--- AVAILABLE DATA ---
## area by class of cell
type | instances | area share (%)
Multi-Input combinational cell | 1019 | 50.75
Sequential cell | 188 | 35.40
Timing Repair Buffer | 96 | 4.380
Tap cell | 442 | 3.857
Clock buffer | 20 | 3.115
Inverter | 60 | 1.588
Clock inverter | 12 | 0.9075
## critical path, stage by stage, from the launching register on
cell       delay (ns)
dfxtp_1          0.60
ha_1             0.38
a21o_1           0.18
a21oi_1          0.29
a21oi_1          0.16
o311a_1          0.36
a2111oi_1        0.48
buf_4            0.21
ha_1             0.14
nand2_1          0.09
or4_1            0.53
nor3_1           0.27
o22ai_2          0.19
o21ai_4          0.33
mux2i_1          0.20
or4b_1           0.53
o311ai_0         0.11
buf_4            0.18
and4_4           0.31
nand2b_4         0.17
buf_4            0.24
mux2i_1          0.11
==> src/hdl/cpu_mailbox_irq_status_assert.svh <==
// Assertion macros shared by the mailbox RTL.
// Included by the modules that carry concurrent checks; depends on nothing.
`ifndef CPU_MAILBOX_IRQ_STATUS_ASSERT_SVH
`define CPU_MAILBOX_IRQ_STATUS_ASSERT_SVH

// Same-cycle implication.
`define CMIS_ASSERT_NOW(label, clk, rst, ante, cons) \
   label: assert property (@(posedge clk) disable iff (rst) (ante) |-> (cons)) \
      else $error("cmis assertion failed");

// Next-cycle implication.
`define CMIS_ASSERT_NEXT(label, clk, rst, ante, cons) \
   label: assert property (@(posedge clk) disable iff (rst) (ante) |=> (cons)) \
      else $error("cmis assertion failed");

`endif

==> src/hdl/cmis_pkg.sv <==
// Package for the CPU mailbox / IRQ status block: request codes, bus map,
// buffer sizing and the reply buffer command struct. No dependencies.
`default_nettype none

package cmis_pkg;

   localparam int unsigned REPLY_DEPTH_DEF = 64;

   typedef enum logic [2:0] {
      REQ_MAIN_READ  = 3'd0,
      REQ_MAIN_WRITE = 3'd1,
      REQ_PORT_READ  = 3'd2,
      REQ_PORT_WRITE = 3'd3,
      REQ_VBLANK     = 3'd4
   } req_code_type;

   localparam logic [23:0] ADDR_STATUS_A  = 24'h300000;
   localparam logic [23:0] ADDR_STATUS_B  = 24'h300002;
   localparam logic [23:0] ADDR_ACK_VIDEO = 24'h300004;
   localparam logic [23:0] ADDR_ACK_OTHER = 24'h300006;
   localparam logic [23:0] ADDR_LATCH     = 24'h30006E;
   localparam logic [7:0]  PORT_LATCH     = 8'h30;
   localparam logic [7:0]  PORT_REPLY     = 8'h10;

   typedef struct packed {
      logic       pop;
      logic       push;
      logic [7:0] data;
   } reply_cmd_type;

endpackage

`default_nettype wire

==> src/hdl/cmis_req_if.sv <==
// Request channel interface: valid/ready plus the request payload.
// Depends on nothing.
`default_nettype none

interface cmis_req_if;
   logic        valid;
   logic        ready;
   logic [2:0]  req_type;
   logic [23:0] address;
   logic [15:0] write_data;

   modport source (output valid, output req_type, output address, output write_data,
                   input ready);
   modport sink   (input valid, input req_type, input address, input write_data,
                   output ready);
endinterface

`default_nettype wire

==> src/hdl/cmis_rsp_if.sv <==
// Response channel interface: valid/ready plus the response payload.
// Depends on nothing.
`default_nettype none

interface cmis_rsp_if;
   logic        valid;
   logic        ready;
   logic [15:0] read_data;
   logic        main_irq;
   logic        sound_nmi;

   modport source (output valid, output read_data, output main_irq, output sound_nmi,
                   input ready);
   modport sink   (input valid, input read_data, input main_irq, input sound_nmi,
                   output ready);
endinterface

`default_nettype wire

==> src/hdl/cmis_reply_buf.sv <==
// Reply byte buffer: sound CPU pushes, main CPU pops in order.
// Depends on cmis_pkg and cpu_mailbox_irq_status_assert.svh.
`default_nettype none
`include "cpu_mailbox_irq_status_assert.svh"

module cmis_reply_buf #(
   parameter int unsigned REPLY_DEPTH = cmis_pkg::REPLY_DEPTH_DEF
) (
   input  wire                     clock,
   input  wire                     reset,
   input  cmis_pkg::reply_cmd_type cmd,
   output logic [7:0]              pop_data
);

   localparam int unsigned CNT_W = $clog2(REPLY_DEPTH + 1);
   localparam int unsigned IDX_W = (REPLY_DEPTH > 1) ? $clog2(REPLY_DEPTH) : 1;

   logic [7:0]       reply_mem [REPLY_DEPTH];
   logic [CNT_W-1:0] read_pos_ff, read_pos_in;
   logic [CNT_W-1:0] count_ff, count_in;
   logic [CNT_W-1:0] count_eff;
   logic [7:0]       q_ff;
   logic             empty;
   logic             full;
   logic             do_write;

   always_comb begin
      empty     = read_pos_ff >= count_ff;
      // a push after the buffer drained restarts from entry zero
      count_eff = empty ? '0 : count_ff;
      full      = count_eff == CNT_W'(REPLY_DEPTH);
      do_write  = cmd.push && !full;
      read_pos_in = read_pos_ff;
      count_in    = count_ff;
      if (cmd.pop) begin
         if (empty) begin
            read_pos_in = '0;
            count_in    = '0;
         end else begin
            read_pos_in = read_pos_ff + CNT_W'(1);
         end
      end else if (cmd.push) begin
         if (empty) begin
            read_pos_in = '0;
         end
         count_in = full ? count_eff : count_eff + CNT_W'(1);
      end
   end

   always_ff @(posedge clock) begin
      if (reset) begin
         read_pos_ff <= '0;
         count_ff    <= '0;
      end else begin
         read_pos_ff <= read_pos_in;
         count_ff    <= count_in;
      end
   end

   always_ff @(posedge clock) begin
      if (do_write) begin
         reply_mem[count_eff[IDX_W-1:0]] <= cmd.data;
      end
   end

   always_ff @(posedge clock) begin
      if (cmd.pop) begin
         q_ff <= empty ? 8'h00 : reply_mem[read_pos_ff[IDX_W-1:0]];
      end
   end

   assign pop_data = q_ff;

   `CMIS_ASSERT_NOW(count_in_range, clock, reset, 1'b1, count_ff <= CNT_W'(REPLY_DEPTH))
   `CMIS_ASSERT_NOW(pos_le_count, clock, reset, 1'b1, read_pos_ff <= count_ff)
   `CMIS_ASSERT_NEXT(push_grows, clock, reset, cmd.push && !cmd.pop && !empty && !full,
                     count_ff == $past(count_ff) + CNT_W'(1))

endmodule

`default_nettype wire

==> src/hdl/cpu_mailbox_irq_status.sv <==
// A request transaction passes the input register, then the result register, before its
// response transaction; response valid rises when the result register loads.
// Throughput: one transaction per cycle unless the response side stalls; a pop reads the
// reply buffer at acceptance and its registered byte joins the result in the result
// register. A full response register back-pressures through the input register.
// Reset (synchronous, active high): flags not pending, latch 0, buffer empty,
// both pipeline registers empty. The reply buffer memory is not cleared.
`default_nettype none
`include "cpu_mailbox_irq_status_assert.svh"

module cpu_mailbox_irq_status #(
   parameter int unsigned REPLY_DEPTH = cmis_pkg::REPLY_DEPTH_DEF
) (
   input wire         clock,
   input wire         reset,
   cmis_req_if.sink   req_bus,
   cmis_rsp_if.source rsp_bus
);

   logic        accept;
   logic        a_move;
   logic        is_main_rd;
   logic        is_main_wr;
   logic        is_port_rd;
   logic        is_port_wr;
   logic        is_vblank;
   logic [15:0] status;
   logic [15:0] rd_in;
   logic        pop_in;
   logic        nmi_in;

   logic        video_n_ff, video_n_in;
   logic        other_n_ff, other_n_in;
   logic [15:0] latch_ff, latch_in;

   logic        a_valid_ff, a_valid_in;
   logic [15:0] a_rd_ff;
   logic        a_pop_ff;
   logic        a_irq_ff;
   logic        a_nmi_ff;

   logic        b_valid_ff, b_valid_in;
   logic [15:0] b_rd_ff;
   logic        b_irq_ff;
   logic        b_nmi_ff;

   logic [7:0]              pop_data;
   cmis_pkg::reply_cmd_type buf_cmd;

   assign a_move        = a_valid_ff && (!b_valid_ff || rsp_bus.ready);
   assign req_bus.ready = !a_valid_ff || a_move;
   assign accept        = req_bus.valid && req_bus.ready;

   always_comb begin
      is_main_rd = accept && (req_bus.req_type == cmis_pkg::REQ_MAIN_READ);
      is_main_wr = accept && (req_bus.req_type == cmis_pkg::REQ_MAIN_WRITE);
      is_port_rd = accept && (req_bus.req_type == cmis_pkg::REQ_PORT_READ);
      is_port_wr = accept && (req_bus.req_type == cmis_pkg::REQ_PORT_WRITE);
      is_vblank  = accept && (req_bus.req_type == cmis_pkg::REQ_VBLANK);
      status     = {14'd0, other_n_ff, video_n_ff};

      rd_in      = 16'd0;
      pop_in     = 1'b0;
      nmi_in     = 1'b0;
      video_n_in = video_n_ff;
      other_n_in = other_n_ff;
      latch_in   = latch_ff;

      if (is_main_rd) begin
         priority if (req_bus.address == cmis_pkg::ADDR_STATUS_A ||
                      req_bus.address == cmis_pkg::ADDR_STATUS_B) begin
            rd_in = status;
         end else if (req_bus.address == cmis_pkg::ADDR_ACK_VIDEO) begin
            rd_in      = status;
            video_n_in = 1'b1;
         end else if (req_bus.address == cmis_pkg::ADDR_ACK_OTHER) begin
            rd_in      = status;
            other_n_in = 1'b1;
         end else if (req_bus.address == cmis_pkg::ADDR_LATCH) begin
            pop_in = 1'b1;
         end else begin
            rd_in = 16'd0;
         end
      end
      if (is_main_wr && req_bus.address == cmis_pkg::ADDR_LATCH) begin
         latch_in = req_bus.write_data;
         nmi_in   = 1'b1;
      end
      if (is_port_rd && req_bus.address[7:0] == cmis_pkg::PORT_LATCH) begin
         rd_in = {8'd0, latch_ff[7:0]};
      end
      if (is_vblank) begin
         video_n_in = 1'b0;
         other_n_in = 1'b0;
      end

      buf_cmd.pop  = pop_in;
      buf_cmd.push = is_port_wr && (req_bus.address[7:0] == cmis_pkg::PORT_REPLY);
      buf_cmd.data = req_bus.write_data[7:0];

      a_valid_in = accept || (a_valid_ff && !a_move);
      b_valid_in = a_move || (b_valid_ff && !rsp_bus.ready);
   end

   cmis_reply_buf #(
      .REPLY_DEPTH(REPLY_DEPTH)
   ) u_reply_buf (
      .clock   (clock),
      .reset   (reset),
      .cmd     (buf_cmd),
      .pop_data(pop_data)
   );

   always_ff @(posedge clock) begin
      if (reset) begin
         video_n_ff <= 1'b1;
         other_n_ff <= 1'b1;
         latch_ff   <= 16'd0;
         a_valid_ff <= 1'b0;
         b_valid_ff <= 1'b0;
      end else begin
         video_n_ff <= video_n_in;
         other_n_ff <= other_n_in;
         latch_ff   <= latch_in;
         a_valid_ff <= a_valid_in;
         b_valid_ff <= b_valid_in;
      end
   end

   // input-side result register, pop byte arrives from the buffer's read register
   always_ff @(posedge clock) begin
      if (accept) begin
         a_rd_ff  <= rd_in;
         a_pop_ff <= pop_in;
         a_irq_ff <= !(video_n_in && other_n_in);
         a_nmi_ff <= nmi_in;
      end
   end

   always_ff @(posedge clock) begin
      if (a_move) begin
         b_rd_ff  <= a_pop_ff ? {8'd0, pop_data} : a_rd_ff;
         b_irq_ff <= a_irq_ff;
         b_nmi_ff <= a_nmi_ff;
      end
   end

   assign rsp_bus.valid     = b_valid_ff;
   assign rsp_bus.read_data = b_rd_ff;
   assign rsp_bus.main_irq  = b_irq_ff;
   assign rsp_bus.sound_nmi = b_nmi_ff;

   `CMIS_ASSERT_NEXT(vblank_raises, clock, reset, is_vblank, !video_n_ff && !other_n_ff)
   `CMIS_ASSERT_NOW(nmi_no_data, clock, reset, rsp_bus.valid && rsp_bus.sound_nmi,
                    rsp_bus.read_data == 16'd0)
   `CMIS_ASSERT_NOW(stall_only_full, clock, reset, !req_bus.ready,
                    a_valid_ff && b_valid_ff)
   `CMIS_ASSERT_NOW(nmi_irq_consistent, clock, reset, a_valid_ff && a_nmi_ff,
                    !a_pop_ff && a_rd_ff == 16'd0)

endmodule

`default_nettype wire
==> src/flat_wrapper.sv <==
// flat-port wrapper written by rule: the top's interface ports become plain ports
module cpu_mailbox_irq_status_flat 
#(
   parameter int unsigned REPLY_DEPTH = cmis_pkg::REPLY_DEPTH_DEF
)
  (clock, reset, req_bus_valid, req_bus_req_type, req_bus_address, req_bus_write_data, req_bus_ready, rsp_bus_valid, rsp_bus_read_data, rsp_bus_main_irq, rsp_bus_sound_nmi, rsp_bus_ready);
  cmis_req_if req_bus_i ();
  cmis_rsp_if rsp_bus_i ();
  input wire clock;
  input wire reset;
  input wire logic [$bits(req_bus_i.valid)-1:0] req_bus_valid;
  input wire logic [$bits(req_bus_i.req_type)-1:0] req_bus_req_type;
  input wire logic [$bits(req_bus_i.address)-1:0] req_bus_address;
  input wire logic [$bits(req_bus_i.write_data)-1:0] req_bus_write_data;
  output wire logic [$bits(req_bus_i.ready)-1:0] req_bus_ready;
  output wire logic [$bits(rsp_bus_i.valid)-1:0] rsp_bus_valid;
  output wire logic [$bits(rsp_bus_i.read_data)-1:0] rsp_bus_read_data;
  output wire logic [$bits(rsp_bus_i.main_irq)-1:0] rsp_bus_main_irq;
  output wire logic [$bits(rsp_bus_i.sound_nmi)-1:0] rsp_bus_sound_nmi;
  input wire logic [$bits(rsp_bus_i.ready)-1:0] rsp_bus_ready;
  assign req_bus_i.valid = req_bus_valid;
  assign req_bus_i.req_type = req_bus_req_type;
  assign req_bus_i.address = req_bus_address;
  assign req_bus_i.write_data = req_bus_write_data;
  assign req_bus_ready = req_bus_i.ready;
  assign rsp_bus_valid = rsp_bus_i.valid;
  assign rsp_bus_read_data = rsp_bus_i.read_data;
  assign rsp_bus_main_irq = rsp_bus_i.main_irq;
  assign rsp_bus_sound_nmi = rsp_bus_i.sound_nmi;
  assign rsp_bus_i.ready = rsp_bus_ready;
  cpu_mailbox_irq_status #(.REPLY_DEPTH(REPLY_DEPTH)) u_core (.clock(clock), .reset(reset), .req_bus(req_bus_i), .rsp_bus(rsp_bus_i));
endmodule
==> config.mk <==
export PLATFORM = sky130hd
export DESIGN_NAME = cpu_mailbox_irq_status_flat
export DESIGN_NICKNAME = d
export VERILOG_FILES = /design/src/hdl/cmis_pkg.sv /design/src/hdl/cmis_req_if.sv /design/src/hdl/cmis_rsp_if.sv /design/src/hdl/cmis_reply_buf.sv /design/src/hdl/cpu_mailbox_irq_status.sv /design/src/flat_wrapper.sv
export VERILOG_INCLUDE_DIRS = /design/src /design/src/hdl
export SDC_FILE = /design/constraint.sdc
export NUM_CORES = 1
export LEC_CHECK = 0
export BUFFER_PORTS_ARGS = -buffer_cell sky130_fd_sc_hd__buf_4
export CAP_MARGIN = 5
export CORE_ASPECT_RATIO = 0.7
export CORE_UTILIZATION = 45
export DETAILED_ROUTE_END_ITERATION = 8
export HOLD_SLACK_MARGIN = 0.06
export MAX_ROUTING_LAYER = met4
export SKIP_LAST_GASP = 1
export SLEW_MARGIN = 20
export SYNTH_ARGS = -nofsm -noshare
export SYNTH_HDL_FRONTEND = slang
export SYNTH_HIERARCHICAL = 1
export SYNTH_SLANG_ARGS = --single-unit
==> constraint.sdc <==
create_clock -name clock -period 5.6 [get_ports clock]
set_clock_uncertainty 0.1 [all_clocks]
set_input_delay 0.84 -clock clock [delete_from_list [all_inputs] [get_ports clock]]
set_output_delay 0.84 -clock clock [all_outputs]
set_load 0.005 [all_outputs]
==> results of run 1 <==
synthesized netlist by cell type, types with 5 or more instances:
library cell	n
edfxtp_1	541
mux4_2	121
nor2_1	82
mux2i_1	35
clkbuf_1	31
nand2_1	27
dfxtp_1	26
a21oi_1	24
nand4_1	24
nor2b_1	23
buf_2	21
nand3_1	21
nor3_1	18
a211oi_1	17
buf_4	16
nor4_1	15
o22ai_1	15
inv_1	14
mux2_2	13
a22o_1	12
o211ai_1	12
o31ai_1	11
o21ai_0	10
a31oi_1	8
and2_1	8
ha_1	8
a2111oi_0	5
o41ai_1	5
or3_1	5
cell families (layout without fill, tap and decap cells):
family                     after synthesis  count (layout)  synth area share (%)
DFF                                    567             567                  73.5
other                                    1               8                0.0164
adders and majority gates                8               8                 0.439
and+or+nand+nor                        247             247                  5.61
AOI/OAI and AO/OA                      136             136                  4.19
buffers and inverters                   93             207                  2.07
muxes                                  169             169                  14.1
worst paths after layout:
check / cells after the start / slack, ps / startpoint / end
worst min register to register: 0 / 320 / u_core/a_nmi_ff$_DFFE_PP_ / u_core/rsp_bus.sound_nmi$_DFFE_PP_
worst max register to register: 8 / 1320 / u_core/u_reply_buf/count_ff[4]$_SDFFE_PP0P_ / u_core/u_reply_buf/reply_mem[38][2]$_DFFE_PP_
worst min-delay path: 0 / 320 / u_core/a_nmi_ff$_DFFE_PP_ / u_core/rsp_bus.sound_nmi$_DFFE_PP_
worst max-delay path: 8 / 1320 / u_core/u_reply_buf/count_ff[4]$_SDFFE_PP0P_ / u_core/u_reply_buf/reply_mem[38][2]$_DFFE_PP_
sequential cells by signal, summed over array words and instances, names as in the netlist, 7 cells and up:
signal	cells
u_core/u_reply_buf/reply_mem	512
u_core/a_rd_ff	8
u_core/u_reply_buf/count_ff	7
u_core/rsp_bus.read_data	8
u_core/latch_ff	8
u_core/u_reply_buf/read_pos_ff	7
u_core/u_reply_buf/pop_data	8
layer usage:
metal,routed length [um],share of wire [%]
met2,22500,43
met5,0,0
met1,24200,47
met4,762,1.5
met3,4530,8.7
stage by stage:
stage,hold slack [ps],setup slack [ps]
3_3_place_gp,302,1040
4_1_cts,326,1420
3_5_place_dp,312,952
5_1_grt,334,1150
2_1_floorplan,300,1400
6_report,323,1320
power breakdown:
part	switching [uW]	total (uW)	internal, uW
combinational	86.5	116	29.4
clock	1500	3280	1780
sequential	3.62	4650	4640
total	1590	8040	6450
worst register-to-register path, delay by kind of cell, from the launching register on:
kind	cells	cell delay, ps
adders and majority gates	1	370
DFF	1	750
buffers and inverters	2	590
and+or+nand+nor	2	1540
AOI/OAI and AO/OA	3	560
cells in the final DEF (no fill, tap or decap), types with 12 or more instances in the layout:
cell type | Yosys | layout
nand2_1 | 27 | 27
clkinv_2 | 0 | 16
a21oi_1 | 24 | 23
a22o_1 | 12 | 12
inv_1 | 14 | 14
o22ai_1 | 15 | 15
nor2b_1 | 23 | 23
o211ai_1 | 12 | 12
dfxtp_1 | 26 | 23
nor2_1 | 82 | 82
mux4_2 | 121 | 121
mux2i_1 | 35 | 35
nor3_1 | 18 | 17
edfxtp_1 | 541 | 541
a211oi_1 | 17 | 17
clkbuf_16 | 0 | 53
mux2_2 | 13 | 13
nand3_1 | 21 | 21
buf_4 | 16 | 98
nand4_1 | 24 | 24
final cells by class:
cell class,count,share of cell area (%)
clock buffer,63,5.33
clock inverter,30,0.680
inverter,16,0.235
multi-input combinational,568,22.0
sequential,567,65.6
tap,665,3.25
timing repair buffer,98,2.88
==> flow_metrics.env, run 1 <==
export IMPL_die_width_um=271
export IMPL_num_antenna_cells=0
export IMPL_syn_avg_cell_area_um2=18.7
export IMPL_fin_tns_setup_ps=0
export IMPL_worst_pin_slew_ps=968
export IMPL_ys_seq_area_share_pct=73.5
export IMPL_fin_nets=1358
export IMPL_first_pass_iters=5
export IMPL_overflow=0
export IMPL_track_usage_pct=20.9
export IMPL_power_uw=8040
export IMPL_clock_sinks=567
export IMPL_numCtsBuffers=52
export IMPL_cp_arrival_ps=4370
export IMPL_cp_max_fo=31
export IMPL_p_leak_uw=0.00774
export IMPL_maxCapViolCount=0
export IMPL_fin_crit_sh_pct=76.4
export IMPL_synth_area_leader_cell="edfxtp_1"
export IMPL_drv_slew=0
export IMPL_syn_cell_area_um2=22800
export IMPL_cts_root_buf="clkbuf_16"
export IMPL_async_flop_share_pct=0
export IMPL_die_area_um2=51600
export IMPL_num_vias=11890
export IMPL_path_class="reg -> reg"
export IMPL_rows=68
export IMPL_dp_cells=1914
export IMPL_slew_limit_headroom_pct=35.5
export IMPL_ctsHtreeMaxLevel=2
export IMPL_route_detailed_drc=0
export IMPL_path_buf_inv=2
export IMPL_synth_edff_count=541
export IMPL_fin_cells=2007
export IMPL_fill_cells=3990
export IMPL_status="completed"
export IMPL_grt_pass1_wl_um=76000
export IMPL_required_ps=5700
export IMPL_ys_seq_elements=567
export IMPL_postCtsHoldBufs=0
export IMPL_syn_to_final_growth_pct=12.1
export IMPL_setup_viol=0
export IMPL_grt_max_degree=66
export IMPL_cts_max_path_buffers=3
export IMPL_fin_util_pct=51.5
export IMPL_wl_per_cell_um=25.9
export IMPL_grt_busiest_layer="met1"
export IMPL_clk_pin_slew_worst_paths_ps=60
export IMPL_post_cts_buffers=0
export IMPL_cts_tree="built"
export IMPL_seq_area_um2=16800
export IMPL_dp_hpwl_um=31900
export IMPL_rsz0062_at_grt="false"
export IMPL_end_kind="flop"
export IMPL_yosys_warnings=6
export IMPL_io_pins=67
export IMPL_hold_violations=0
export IMPL_met2_usage_pct=28.8
export IMPL_antenna_found_initial=0
export IMPL_crit_chain="inv_1, ha_1, a21oi_1, o21ai_0, a21oi_2, buf_4, nand4_1, nor2_1"
export IMPL_clock_fmax_mhz=234
export IMPL_ant_nets=0
export IMPL_hold_class="reg -> reg"
export IMPL_drt_wl_total_um=52000
export IMPL_dpl_cell_area_um2=24000
export IMPL_drt_iter0_drc=1257
export IMPL_final_area_um2=25600
export IMPL_die_y_um=190
export IMPL_grt_pass1_vias=11303
export IMPL_core_area_um2=49700
export IMPL_powerDensity_nw_per_um2=314
export IMPL_synth_top_cells_by_area="edfxtp_1 (71%), mux4_2 (12%), dfxtp_1 (2.3%)"
export IMPL_insertion_delay_ps=590
export IMPL_io_buffer_count=50
export IMPL_synth_cells=1221
export IMPL_drive_gt1_share_pct=24.1
export IMPL_start_kind="flop"
export IMPL_grtUsageMet3_pct=4.80
export IMPL_multi_input_area_um2=5620
export IMPL_start_util_pct=45.9
export IMPL_peakVddDrop_mv=0.262
export IMPL_place_congestion=0.845
export IMPL_synth_ff_type="edfxtp_1"
export IMPL_synth_top_area_share_pct=71.3
export IMPL_viasPerCell=5.92
export IMPL_cts_resized=0
export IMPL_met1_usage_pct=31.8
export IMPL_period_needed_ps=4280
export IMPL_ys_types=62
export IMPL_cpPeakStageDelay_ps=900
export IMPL_crit_family="simple AND/OR/NAND/NOR gates"
export IMPL_crit_slowest_cell="nor2_1"
Power figures use the tool's default switching activity.
==> run 2, diff against run 1 <==
Clock period 5.6 ns to 4 ns, I/O delays scaled along.
==> run 2 against run 1 <==
Final area rose by 1.4%. Setup slack got worse by 720 ps. Non-clock buffer count grew 46. Critical path depth increased by 1. Core utilization up 0.73 points. Largest power group unchanged.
---
# [WHAT TO WORK ON]
Word for word, repeat the data from its first line through the line with "Inverter | 60 | 1.588", including both of those lines and no others.

# [RESPONSE TO THE EXERCISE]
## area by class of cell
type | instances | area share (%)
Multi-Input combinational cell | 1019 | 50.75
Sequential cell | 188 | 35.40
Timing Repair Buffer | 96 | 4.380
Tap cell | 442 | 3.857
Clock buffer | 20 | 3.115
Inverter | 60 | 1.588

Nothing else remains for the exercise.